Q6. Why is the microalgae a major challenge?
Because of their small size (typically a few micrometer) and low concentration in the culture medium (0.5 – 2 g/l), harvesting microalgal biomass is a major challenge.
Q7. How many g L -1 synthetic sea salt was added to the WC medium?
Phaeodactylum tricornutum was cultured in WC medium prepared in deionised water to which 30 g L -1 synthetic sea salt (Homarsel, Zoutman, Belgium) was added.
Q8. What is the role of electricity in the ECF process?
As electricity is the driving force for the reactions occurring at the anode, current density is an important variable in the ECF process (Fig. 2).
Q9. Why did the concentrations of magnesium in the biomass increase during the experiment?
Magnesium concentrations in the biomass did not increase during the experiment, most likely because magnesium was precipitated on the cathode.
Q10. What is the effect of a low pH on the recovery of microalgae?
In their study on the use of ECF for removal of microalgae from eutrophic surface waters, Goa et al. (2010a) also noted that a low pH had a positive effect on the recovery efficiency of microalgae during ECF.
Q11. Why is the cost of harvesting microalgae so low?
Due to their small size and low concentration in the culture medium, cost efficient harvesting of microalgae is a major challenge.
Q12. What is the way to avoid accumulation of aluminum in the biomass?
To avoid accumulation of excess aluminum in either the liquid phase, the biomass or both, ECFshould not be continued beyond the point where a reaches the saturation phase.

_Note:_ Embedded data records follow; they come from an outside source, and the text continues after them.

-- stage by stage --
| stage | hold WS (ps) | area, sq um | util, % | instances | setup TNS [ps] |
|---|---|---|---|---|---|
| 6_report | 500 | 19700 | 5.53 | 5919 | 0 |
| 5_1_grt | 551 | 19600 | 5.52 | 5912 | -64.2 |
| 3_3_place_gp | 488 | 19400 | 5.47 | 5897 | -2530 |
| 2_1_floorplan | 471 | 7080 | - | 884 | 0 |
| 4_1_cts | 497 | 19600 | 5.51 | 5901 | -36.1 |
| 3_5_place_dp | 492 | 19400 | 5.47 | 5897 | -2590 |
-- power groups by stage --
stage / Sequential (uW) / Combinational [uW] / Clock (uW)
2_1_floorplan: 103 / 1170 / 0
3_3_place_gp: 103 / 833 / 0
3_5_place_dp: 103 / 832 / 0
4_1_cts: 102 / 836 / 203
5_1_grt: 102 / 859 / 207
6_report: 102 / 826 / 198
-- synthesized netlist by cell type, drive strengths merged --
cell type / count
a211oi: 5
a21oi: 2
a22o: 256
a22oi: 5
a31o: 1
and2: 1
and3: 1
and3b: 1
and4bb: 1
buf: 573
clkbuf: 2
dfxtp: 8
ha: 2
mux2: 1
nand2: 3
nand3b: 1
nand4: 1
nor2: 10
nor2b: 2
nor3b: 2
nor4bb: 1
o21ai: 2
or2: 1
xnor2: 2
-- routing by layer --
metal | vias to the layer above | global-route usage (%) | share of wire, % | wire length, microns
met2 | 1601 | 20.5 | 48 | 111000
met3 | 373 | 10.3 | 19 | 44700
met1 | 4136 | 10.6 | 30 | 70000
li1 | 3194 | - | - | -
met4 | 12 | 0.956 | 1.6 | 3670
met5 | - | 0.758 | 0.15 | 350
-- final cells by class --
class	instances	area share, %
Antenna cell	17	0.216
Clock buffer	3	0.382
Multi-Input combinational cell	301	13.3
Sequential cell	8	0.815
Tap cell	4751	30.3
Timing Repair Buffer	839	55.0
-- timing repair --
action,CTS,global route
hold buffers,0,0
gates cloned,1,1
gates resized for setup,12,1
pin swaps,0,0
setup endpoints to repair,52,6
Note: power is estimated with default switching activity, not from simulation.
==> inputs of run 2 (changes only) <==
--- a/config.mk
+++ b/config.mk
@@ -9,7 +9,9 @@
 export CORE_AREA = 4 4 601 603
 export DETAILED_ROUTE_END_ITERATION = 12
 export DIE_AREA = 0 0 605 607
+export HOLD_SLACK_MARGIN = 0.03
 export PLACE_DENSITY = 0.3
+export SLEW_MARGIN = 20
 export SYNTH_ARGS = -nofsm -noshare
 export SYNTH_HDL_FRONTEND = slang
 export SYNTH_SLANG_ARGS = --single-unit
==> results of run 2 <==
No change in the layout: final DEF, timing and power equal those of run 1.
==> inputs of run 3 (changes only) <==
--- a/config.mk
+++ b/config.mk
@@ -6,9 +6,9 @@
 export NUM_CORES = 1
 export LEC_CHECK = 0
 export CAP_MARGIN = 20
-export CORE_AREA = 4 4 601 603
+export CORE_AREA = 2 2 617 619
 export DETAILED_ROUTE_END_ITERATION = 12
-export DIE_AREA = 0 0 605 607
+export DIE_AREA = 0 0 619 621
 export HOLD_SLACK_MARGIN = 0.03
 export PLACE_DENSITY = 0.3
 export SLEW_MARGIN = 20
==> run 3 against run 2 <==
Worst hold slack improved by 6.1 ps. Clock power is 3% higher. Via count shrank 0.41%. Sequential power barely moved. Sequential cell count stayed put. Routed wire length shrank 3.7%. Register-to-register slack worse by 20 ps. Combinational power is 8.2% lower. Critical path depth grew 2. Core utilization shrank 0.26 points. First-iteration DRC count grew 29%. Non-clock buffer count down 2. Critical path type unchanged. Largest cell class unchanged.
### src/rtl/mem_stage.sv
// mem_stage: drives the data-memory bus for loads/stores and stalls the pipeline until done
module mem_stage
   import lsu_pkg::*;
(
   input  logic        clk,
   input  logic        rst_n,
   input  logic        validm,
   input  logic        memRdm,
   input  logic        memWrtm,
   input  logic [2:0]  funct3m,
   input  logic [31:0] aluRsltm,
   input  logic [31:0] wrtDatam,
   input  logic        regWrtm,
   output logic        regWrtq,
   output logic [31:0] readDm,
   output logic        stallm,
   output logic        misAlgn,
   output logic        dmReq,
   output logic        dmWe,
   output logic [29:0] dmAddr,
   output logic [3:0]  dmBe,
   output logic [31:0] dmWdata,
   input  logic        dmGnt,
   input  logic        dmRvalid,
   input  logic [31:0] dmRdata
);

   lsu_state_t  state, nextState;
   logic [31:0] ldQ, extData;
   logic        isByte, isHalf, memOp, acc;

   assign isByte  = isByteOp(funct3m);
   assign isHalf  = isHalfOp(funct3m);
   assign memOp   = validm & (memRdm | memWrtm);
   assign misAlgn = memOp & (isHalf & aluRsltm[0] | ~isByte & ~isHalf & |aluRsltm[1:0]);
   assign acc     = memOp & ~misAlgn;
   assign regWrtq = regWrtm & ~misAlgn;

   // request fields come straight from the held EX/MEM register, so they stay stable while waiting
   assign dmWe    = memWrtm;
   assign dmAddr  = aluRsltm[31:2];
   assign dmBe    = memWrtm ? st_be(funct3m, aluRsltm[1:0]) : 4'b1111;
   assign dmWdata = isByte ? {4{wrtDatam[7:0]}} : isHalf ? {2{wrtDatam[15:0]}} : wrtDatam;

   load_ext uExt (
      .word   (dmRdata),
      .addr   (aluRsltm[1:0]),
      .funct3 (funct3m),
      .ext    (extData)
   );

   // state register; load data is captured only when the response arrives in WAIT_RSP
   always_ff @(posedge clk or negedge rst_n) begin
      if (!rst_n) begin
         state <= IDLE;
         ldQ   <= '0;
      end else begin
         state <= nextState;
         if (state == WAIT_RSP && dmRvalid) ldQ <= extData;
      end
   end

   // next-state: stores finish at grant, loads wait for the response
   always_comb begin
      nextState = state;
      case (state)
         IDLE:     if (acc) nextState = dmGnt ? (memWrtm ? DONE : WAIT_RSP) : WAIT_GNT;
         WAIT_GNT: if (dmGnt) nextState = memWrtm ? DONE : WAIT_RSP;
         WAIT_RSP: if (dmRvalid) nextState = DONE;
         default:  nextState = IDLE;
      endcase
   end

   // outputs: request is suppressed during reset, DONE releases the pipeline
   always_comb begin
      dmReq  = rst_n & (state == IDLE ? acc : state == WAIT_GNT);
      stallm = state == IDLE ? acc : (state == WAIT_GNT || state == WAIT_RSP);
      readDm = state == DONE ? ldQ : '0;
   end

endmodule

### config.mk
export PLATFORM = sky130hd
export DESIGN_NAME = mem_stage
export DESIGN_NICKNAME = d
export VERILOG_FILES = /design/src/rtl/lsu_pkg.sv /design/src/rtl/mem_stage_load_ext.sv /design/src/rtl/mem_stage.sv
export SDC_FILE = /design/constraint.sdc
export NUM_CORES = 1
export LEC_CHECK = 0
export BUFFER_PORTS_ARGS = -buffer_cell sky130_fd_sc_hd__clkbuf_2
export CORE_ASPECT_RATIO = 1.5
export CORE_UTILIZATION = 45
export DETAILED_ROUTE_END_ITERATION = 7
export GPL_TIMING_DRIVEN = 0
export PLACE_DENSITY = 0.85
export SKIP_LAST_GASP = 1
export SYNTH_ARGS = -nofsm -noshare
export SYNTH_HDL_FRONTEND = slang
export SYNTH_SLANG_ARGS = --single-unit
### constraint.sdc
create_clock -name clk -period 5.1 [get_ports clk]
set_clock_uncertainty 0.15 [all_clocks]
set_input_delay 0.255 -clock clk [delete_from_list [all_inputs] [get_ports clk]]
set_output_delay 0.255 -clock clk [all_outputs]
set_load 0.01 [all_outputs]
<file path="config.mk">
export PLATFORM = sky130hd
export DESIGN_NAME = writeback_nlane
export DESIGN_NICKNAME = d
export VERILOG_FILES = /design/src/rtl/writeback_nlane.sv
export SDC_FILE = /design/constraint.sdc
export NUM_CORES = 1
export LEC_CHECK = 0
export CELL_PAD_IN_SITES_DETAIL_PLACEMENT = 1
export CELL_PAD_IN_SITES_GLOBAL_PLACEMENT = 2
export CORE_MARGIN = 10
export CORE_UTILIZATION = 24
export CTS_CLUSTER_DIAMETER = 100
export CTS_CLUSTER_SIZE = 28
export DETAILED_ROUTE_END_ITERATION = 7
export GPL_TIMING_DRIVEN = 0
export HOLD_SLACK_MARGIN = 0.12
export PLACE_DENSITY_LB_ADDON = 0.1
export SLEW_MARGIN = 15
export SYNTH_ARGS = -nofsm -noshare
export SYNTH_HDL_FRONTEND = slang
export SYNTH_SLANG_ARGS = --single-unit
</file>
<file path="constraint.sdc">
create_clock -name clk -period 5.3 [get_ports clk]
set_input_delay 0.53 -clock clk [delete_from_list [all_inputs] [get_ports clk]]
set_output_delay 0.53 -clock clk [all_outputs]
set_load 0.05 [all_outputs]
</file>
<file path="src/rtl/uart_txrx.sv">
// rtl/uart_txrx.sv - 8N1 UART, independent TX and RX paths; define UART_RX_FRAME_CHECK_EN for o_RX_Frame_Err
`timescale 1ns/1ps
module uart_txrx #(
   parameter int FPGA_clk_freq = 50000000,
   parameter int baudrate      = 115200
) (
   input  logic       clk,
   input  logic       rst,
   input  logic       i_TX_DV,
   input  logic [7:0] i_TX_Byte,
   output logic       o_TX_Active,
   output logic       o_TX_Serial,
   output logic       o_TX_Done,
   input  logic       i_RX_Serial,
   output logic       o_RX_DV,
   output logic [7:0] o_RX_Byte
`ifdef UART_RX_FRAME_CHECK_EN
   ,
   output logic       o_RX_Frame_Err
`endif
);

   localparam int CLKS_PER_BIT = FPGA_clk_freq / baudrate;
   localparam int CW           = $clog2(CLKS_PER_BIT) + 1;
   localparam logic [CW-1:0] LAST = CW'(CLKS_PER_BIT - 1);
   localparam logic [CW-1:0] HALF = CW'((CLKS_PER_BIT - 1) / 2);

   typedef enum logic [2:0] {
      S_IDLE,
      S_START,
      S_DATA,
      S_STOP,
      S_CLEANUP
   } state_t;

   // ---------------- transmit path ----------------
   state_t          tx_state, tx_next;
   logic [CW-1:0]   tx_cnt;
   logic [2:0]      tx_idx;
   logic [7:0]      tx_data;
   logic            tx_bit_end;

   assign tx_bit_end = (tx_cnt == LAST);

   // TX state register
   always_ff @(posedge clk or negedge rst) begin
      if (!rst) tx_state <= S_IDLE;
      else      tx_state <= tx_next;
   end

   // TX bit timer, bit index and byte latch
   always_ff @(posedge clk or negedge rst) begin
      if (!rst) begin
         tx_cnt  <= '0;
         tx_idx  <= '0;
         tx_data <= '0;
      end else begin
         case (tx_state)
            S_IDLE: begin
               tx_cnt <= '0;
               tx_idx <= '0;
               if (i_TX_DV) tx_data <= i_TX_Byte;
            end
            S_START, S_DATA, S_STOP: begin
               tx_cnt <= tx_bit_end ? '0 : tx_cnt + CW'(1);
               if (tx_state == S_DATA && tx_bit_end) tx_idx <= tx_idx + 3'd1;
            end
            default: begin
               tx_cnt <= '0;
               tx_idx <= '0;
            end
         endcase
      end
   end

   // TX next-state: a new request is only accepted in IDLE
   always_comb begin
      tx_next = tx_state;
      case (tx_state)
         S_IDLE:    if (i_TX_DV) tx_next = S_START;
         S_START:   if (tx_bit_end) tx_next = S_DATA;
         S_DATA:    if (tx_bit_end && tx_idx == 3'd7) tx_next = S_STOP;
         S_STOP:    if (tx_bit_end) tx_next = S_CLEANUP;
         S_CLEANUP: tx_next = S_IDLE;
         default:   tx_next = S_IDLE;
      endcase
   end

   // TX outputs decoded from state: line idles high, Done is the single CLEANUP cycle
   always_comb begin
      o_TX_Serial = 1'b1;
      o_TX_Active = 1'b0;
      o_TX_Done   = 1'b0;
      case (tx_state)
         S_START: begin
            o_TX_Serial = 1'b0;
            o_TX_Active = 1'b1;
         end
         S_DATA: begin
            o_TX_Serial = tx_data[tx_idx];
            o_TX_Active = 1'b1;
         end
         S_STOP:    o_TX_Active = 1'b1;
         S_CLEANUP: o_TX_Done   = 1'b1;
         default:   ;
      endcase
   end

   // ---------------- receive path ----------------
   state_t          rx_state, rx_next;
   logic [CW-1:0]   rx_cnt;
   logic [2:0]      rx_idx;
   logic [7:0]      rx_shift;
   logic [7:0]      rx_byte_q;
   logic            rx_dv_q;
   logic            rx_meta, rx_sync;
   logic            rx_bit_end;
   logic            rx_stop_end;
   logic            rx_stop_ok;

   assign rx_bit_end  = (rx_cnt == LAST);
   assign rx_stop_end = (rx_state == S_STOP) && rx_bit_end;

`ifdef UART_RX_FRAME_CHECK_EN
   logic rx_frame_err_q;

   assign rx_stop_ok     = rx_sync;
   assign o_RX_Frame_Err = rx_frame_err_q;

   // one-cycle error strobe when the mid-stop sample is low
   always_ff @(posedge clk or negedge rst) begin
      if (!rst) rx_frame_err_q <= 1'b0;
      else      rx_frame_err_q <= rx_stop_end && !rx_sync;
   end
`else
   assign rx_stop_ok = 1'b1;
`endif

   // two-flop synchroniser, reset to the idle-high line level
   always_ff @(posedge clk or negedge rst) begin
      if (!rst) begin
         rx_meta <= 1'b1;
         rx_sync <= 1'b1;
      end else begin
         rx_meta <= i_RX_Serial;
         rx_sync <= rx_meta;
      end
   end

   // RX state register
   always_ff @(posedge clk or negedge rst) begin
      if (!rst) rx_state <= S_IDLE;
      else      rx_state <= rx_next;
   end

   // RX bit timer, mid-bit sampling and result registers
   always_ff @(posedge clk or negedge rst) begin
      if (!rst) begin
         rx_cnt    <= '0;
         rx_idx    <= '0;
         rx_shift  <= '0;
         rx_byte_q <= '0;
         rx_dv_q   <= 1'b0;
      end else begin
         rx_dv_q <= rx_stop_end && rx_stop_ok;
         case (rx_state)
            S_START: rx_cnt <= (rx_cnt == HALF) ? '0 : rx_cnt + CW'(1);
            S_DATA: begin
               if (rx_bit_end) begin
                  rx_cnt           <= '0;
                  rx_shift[rx_idx] <= rx_sync;
                  rx_idx           <= rx_idx + 3'd1;
               end else begin
                  rx_cnt <= rx_cnt + CW'(1);
               end
            end
            S_STOP: begin
               rx_cnt <= rx_bit_end ? '0 : rx_cnt + CW'(1);
               if (rx_bit_end && rx_stop_ok) rx_byte_q <= rx_shift;
            end
            default: begin
               rx_cnt <= '0;
               rx_idx <= '0;
            end
         endcase
      end
   end

   // RX next-state: start bit must still be low at its midpoint
   always_comb begin
      rx_next = rx_state;
      case (rx_state)
         S_IDLE:    if (!rx_sync) rx_next = S_START;
         S_START:   if (rx_cnt == HALF) rx_next = rx_sync ? S_IDLE : S_DATA;
         S_DATA:    if (rx_bit_end && rx_idx == 3'd7) rx_next = S_STOP;
         S_STOP:    if (rx_bit_end) rx_next = S_CLEANUP;
         S_CLEANUP: rx_next = S_IDLE;
         default:   rx_next = S_IDLE;
      endcase
   end

   // RX outputs come straight from registers so they are glitch-free
   always_comb begin
      o_RX_DV   = rx_dv_q;
      o_RX_Byte = rx_byte_q;
   end

endmodule

</file>
<file path="config.mk">
export PLATFORM = sky130hd
export DESIGN_NAME = uart_txrx
export DESIGN_NICKNAME = d
export VERILOG_FILES = /design/src/rtl/uart_txrx.sv
export SDC_FILE = /design/constraint.sdc
export NUM_CORES = 1
export LEC_CHECK = 0
export BUFFER_PORTS_ARGS = -buffer_cell sky130_fd_sc_hd__buf_2
export CORE_MARGIN = 1.5
export CORE_UTILIZATION = 59
export DETAILED_ROUTE_END_ITERATION = 6
export GPL_ROUTABILITY_DRIVEN = 0
export PLACE_DENSITY = 0.79
export SLEW_MARGIN = 20
export SYNTH_ARGS = -nofsm -noshare
export SYNTH_HDL_FRONTEND = slang
export SYNTH_SLANG_ARGS = --single-unit
</file>
<file path="constraint.sdc">
create_clock -name clk -period 2.6 [get_ports clk]
set_input_delay 0.39 -clock clk [delete_from_list [all_inputs] [get_ports clk]]
set_output_delay 0.39 -clock clk [all_outputs]
set_load 0.03 [all_outputs]
</file>
### Yosys cells after proc, flatten, opt, wreduce, memory -nomap -nowiden

Index checks and enable logic that the tools add are counted.
W data, S select, Z words.

| storage, ports and cells | value |
|---|---|
| output and inout port bits | 12 |
| register bits after elaboration | 59 |

| operators by class | value |
|---|---|
| eq/ne operators | 22 |
| reductions and logical operators | 16 |
| $add $sub $neg | 4 |
| order comparisons | 3 |
| multiplexer cells | 28 |
| bitwise gates (word level) | 1 |

Operator list:

| cell | number |
|---|---|
| $mux W10 | 4 |
| $mux W3 | 11 |
| $pmux W3 S4 | 2 |
| $add A10 B1 Y10 const B | 2 |
| $eq A10 B9 Y1 const B | 2 |
| $pmux W10 S2 | 1 |
| $ne A2 B2 Y1 const B | 8 |
| $eq A3 B2 Y1 const B | 4 |
| $eq A10 B8 Y1 const B | 1 |
| $eq A3 B3 Y1 const B | 3 |
| $bwmux W8 | 1 |
| $lt A3 B4 Y1 const B | 2 |
| $reduce_and A2 Y1 | 4 |
| $reduce_and A4 Y1 | 2 |
| $add A3 B1 Y3 const B | 2 |
| $eq A3 B1 Y1 const B | 2 |
| $logic_not A3 Y1 | 2 |
| $pmux W3 S2 | 1 |
| $logic_and A1 B1 Y1 | 5 |
| $mux W1 | 4 |
| $ne A2 B1 Y1 const B | 2 |
| $reduce_or A2 Y1 | 2 |
| $bmux W1 S3 | 1 |
| $demux W1 S3 | 1 |
| other kinds (5) | 5 |

### Longest topological paths before layout

| depth | value |
|---|---|
| depth in word-level cells | 5 |
| depth in mapped cells | 7 |
| depth with buffers taken out | 6 |

### Least setup slack after synthesis

Ideal clock, no wire load.

| timing | value |
|---|---|
| path type | register to output |
| from | reg tx_idx[0] |
| to | out o_TX_Serial |
| stages on the path, launching flop included | 5 |
| path slack | 0.590 ns |
| path buffers | 0 |
| arrival | 1.620 ns |
| path through | dfrtp_1 -> mux4_2 -> nor2b_1 -> a2111oi_0 -> a21oi_1 |

| on the way | value |
|---|---|
| word-level cells in the longest chain between the ends | 3 |

Ends and longest elaborated chain:

| what | line | text |
|---|---|---|
| start, declared | 39 | `logic [2:0] tx_idx;` |
| start signal, assigned | 66 | `if (tx_state == S_DATA && tx_bit_end) tx_idx <= tx_idx + 3'd1;` |
| $bmux W1 S3 | 100 | `o_TX_Serial = tx_data[tx_idx];` |
| $mux W1 (not written as such) | 100 |  |
| $pmux W1 S2 | 94 | `case (tx_state)` |
| end, declared | 12 | `output logic o_TX_Serial,` |

Every way passes these cells. The select of a mux whose other input is x is not followed.

### Final worst setup path

Same ends and word-level chain as after synthesis.

==> flow_metrics.tcl <==
set metrics [dict create \
    period_share 0.9525 \
    grt.overflow.total 0 \
    rows 25 \
    top_usage_layer "met2" \
    avgSynthCellArea_um2 10.99 \
    clk_pin_slew_ns 0.07 \
    grt_pass1_wl_um 8569 \
    fin_ws_ns 0.1234 \
    synth_top_area_share 0.5029 \
    rsz0062_at_grt "false" \
    fin_setup_tns_ns 0 \
    antenna_left 0 \
    nets 309 \
    port-buffer-count 23 \
    clkPwrFrac 0.430 \
    power_density_nw_per_um2 532.6 \
    routed_via_density 5.844 \
    io_pins 24 \
    worstSetupPathType "register to primary output" \
    cp-start-kind "register" \
    peakVddDrop_mv 0.3890 \
    place_hpwl_um 3510 \
    r2r_slack_ns 0.42 \
    met3_usage 0.04583 \
    die_height_um 72.34 \
    synthesis.area_um2 2836 \
    tritoncts "yes" \
    status "finished clean" \
    wl_per_cell_um 14.97 \
    grt_pass1_vias 1889 \
    internal-power_mw 1.340 \
    crit_required_ns 2.21 \
    area_growth_pct 12.92 \
    start_util 0.6086 \
    min_path_type "input port to register" \
    cts_num_sinks 59 \
    ys_ff_latch 59 \
    combPwrFrac 0.023 \
    core_um2 4661 \
    maxSlewViolCount 0 \
    path_max_fanout 6 \
    cts_buffer_depth 2 \
    finalSetupViolCount 0 \
    fp.dieW_um 72.34 \
    drv_cap 0 \
    htreeDepth 3 \
    cts_root_buf "clkbuf_8" \
    synth-edff-count 0 \
    swShare 0.2146 \
    drcViolationCount 0 \
    synth.distinct_cells 41 \
    period_needed_ns 2.477 \
    p_leak_nw 1.473 \
    dp_worst_setup_slack_ns 0.4476 \
    ys_top_cells_by_area "dfrtp_1 50%, mux2_2 9.5%, nor2_1 4.5%" \
    tightest_slew_ns 0.5198 \
    synth_cells 258 \
    synth_nets 279 \
    synthFlopType "dfrtp_1" \
    fmax_mhz 403.8 \
    drive_gt1_frac 0.2491 \
    synth_most_common_cell "dfrtp_1" \
    cp.arrival_ns 2.09 \
    synth_warnings 0 \
    cp-end-kind "primary output" \
    numCtsBuffers 9 \
    antenna_found_initial 0 \
    clock_latency_ns 0.33 \
    vias 2028 \
    postCtsSetupBuffers 0 \
    grt_max_degree 22 \
    ys_seq_area_frac 0.5214 \
    synthArstFlopShare 1.000 \
    hold_viol 0 \
    seqPwrFrac 0.547 \
    detail_route.iter0.violations 142 \
    use_met1 0.2989 \
    synth_top_area_cell "dfrtp_1" \
    relSlewSlack 0.6535 \
    p_switching_uw 366.2 \
    clock_skew_ns 0.005385 \
    grt.met2_usage 0.3292 \
    die-area_um2 5232 \
    antennaDiodeCount 0 \
    synth_common_cells "57 x dfrtp_1, 34 x nor2_1, 24 x mux2_2" \
    grt.total_usage 0.2190 \
    first_pass_iters 4 \
    wl_um 5194 \
]
power groups by stage:
stage	combinational, mW	sequential, mW	clock [mW]
global route	0.0454	0.934	0.783
finish	0.0392	0.934	0.733
floorplan	0.0108	0.946	0
CTS	0.0410	0.934	0.749
detailed placement	0.0392	0.950	0
global placement	0.0374	0.950	0
cells in the final DEF, fill, tap and decap left out, types with 5 or more instances in the layout:
cell,count
nand3_1,14
a31oi_1,7
nor2_1,34
xnor2_1,11
and3_1,5
buf_2,23
nand2_1,18
buf_4,5
nor3_1,6
ha_1,9
clkbuf_8,11
dfrtp_1,56
inv_1,9
nand2b_1,5
mux2_2,24
xor2_1,5
cells by family after synthesis:
| group | after synthesis | synth area share |
|---|---|---|
| buffers and inverters | 19 | 0.02558 |
| AOI/OAI and AO/OA | 18 | 0.04588 |
| xor gates and xnor gates | 16 | 0.04940 |
| DFF | 59 | 0.5214 |
| muxes | 26 | 0.1112 |
| adders and majority gates | 9 | 0.03970 |
| and+or+nand+nor | 111 | 0.2069 |
path summary, 6_finish.rpt:
kind	startpoint	to	cells past startpoint
worst max-delay path	tx_idx[0]$_DFFE_PN0P_	o_TX_Serial	5
worst min-delay path	i_RX_Serial	rx_meta$_DFF_PN1_	1
worst max register to register	rx_cnt[1]$_DFF_PN0_	o_RX_Byte[5]$_DFFE_PN0P_	6
worst min register to register	rx_meta$_DFF_PN1_	rx_sync$_DFF_PN1_	0
max in group asynchronous	rst	rx_sync$_DFF_PN1_	3
min in group asynchronous	rst	rx_idx[2]$_DFFE_PN0P_	2
state kept, by name (all words and copies together), names as in the netlist:
| register | flops |
|---|---|
| rx_meta | 1 |
| tx_idx | 3 |
| tx_data | 8 |
| rx_shift | 8 |
| tx_cnt | 10 |
| o_RX_DV | 1 |
| tx_state | 3 |
| rx_idx | 3 |
| rx_cnt | 10 |
| rx_sync | 1 |
| o_RX_Byte | 8 |
| rx_state | 3 |
worst max-delay path, cell delays in order (launching register included):
cell and delay (ns):
dfrtp_2 0.43, mux4_2 0.50, nor2b_1 0.15, a2111oi_1 0.41, a21oi_1 0.07, buf_2 0.20
routing by layer:
metal | part of all wire | vias up
li1 | - | 974
met1 | 0.47 | 995
met2 | 0.47 | 50
met3 | 0.041 | 9
met4 | 0.016 | 0
met5 | 0 | -
cell type report:
| class | count | area, um2 |
|---|---|---|
| clock buffers | 14 | 162.7 |
| multi-input cells | 180 | 1286 |
| clock inverters | 2 | 10.01 |
| well taps | 54 | 67.56 |
| inverters | 9 | 33.78 |
| flip-flops and latches | 59 | 1480 |
| repair buffers | 29 | 162.7 |
| fillers | 353 | 1458 |
through the flow:
stage	utilization	area, um2	hold slack, ns	power, mW	std cells
CTS	0.6870	3202	0.1455	1.723	347
global route	0.6872	3203	0.1572	1.763	347
finish	0.6872	3203	0.1629	1.706	347
global placement	0.6475	3018	0.3473	0.9874	330
detailed placement	0.6475	3018	0.3468	0.9893	330
floorplan	-	2836	0.09441	0.9573	258
what timing repair did:
action,4_1_cts,5_1_grt
endpoints found under the setup margin,1,1
gates cloned,0,0
hold buffers,1,0
gates resized for setup,1,1
endpoints found under the hold margin,8,0
No activity file was read; power rests on OpenSTA's default activity.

Q13. What is the way to minimize the aluminum content in the microalgal biomass?
Both in the marine and the freshwater medium, it is clear that the aluminum content in both the water and the microalgal biomass can be minimized by using a lower current density.
Q14. How long did it take to achieve a maximum a?
Because the time needed to achieve a maximal a was shortest for a stirring speed of 150 rpm, this stirring speed was used in subsequent experiments.
Q15. What is the power consumption per unit of microalgae recovered?
These analyses clearly indicated that the minimal power consumption per unit of microalgal biomass recovered is much lower if lower current densities are used than when higher current densities are used.
Q16. What is the effect of sulphate anions on aluminum?
These sulphate anions are known to facilitate precipitation of aluminum hydroxides (Duan and Gregory, 2003; Gregory and Duan, 2001).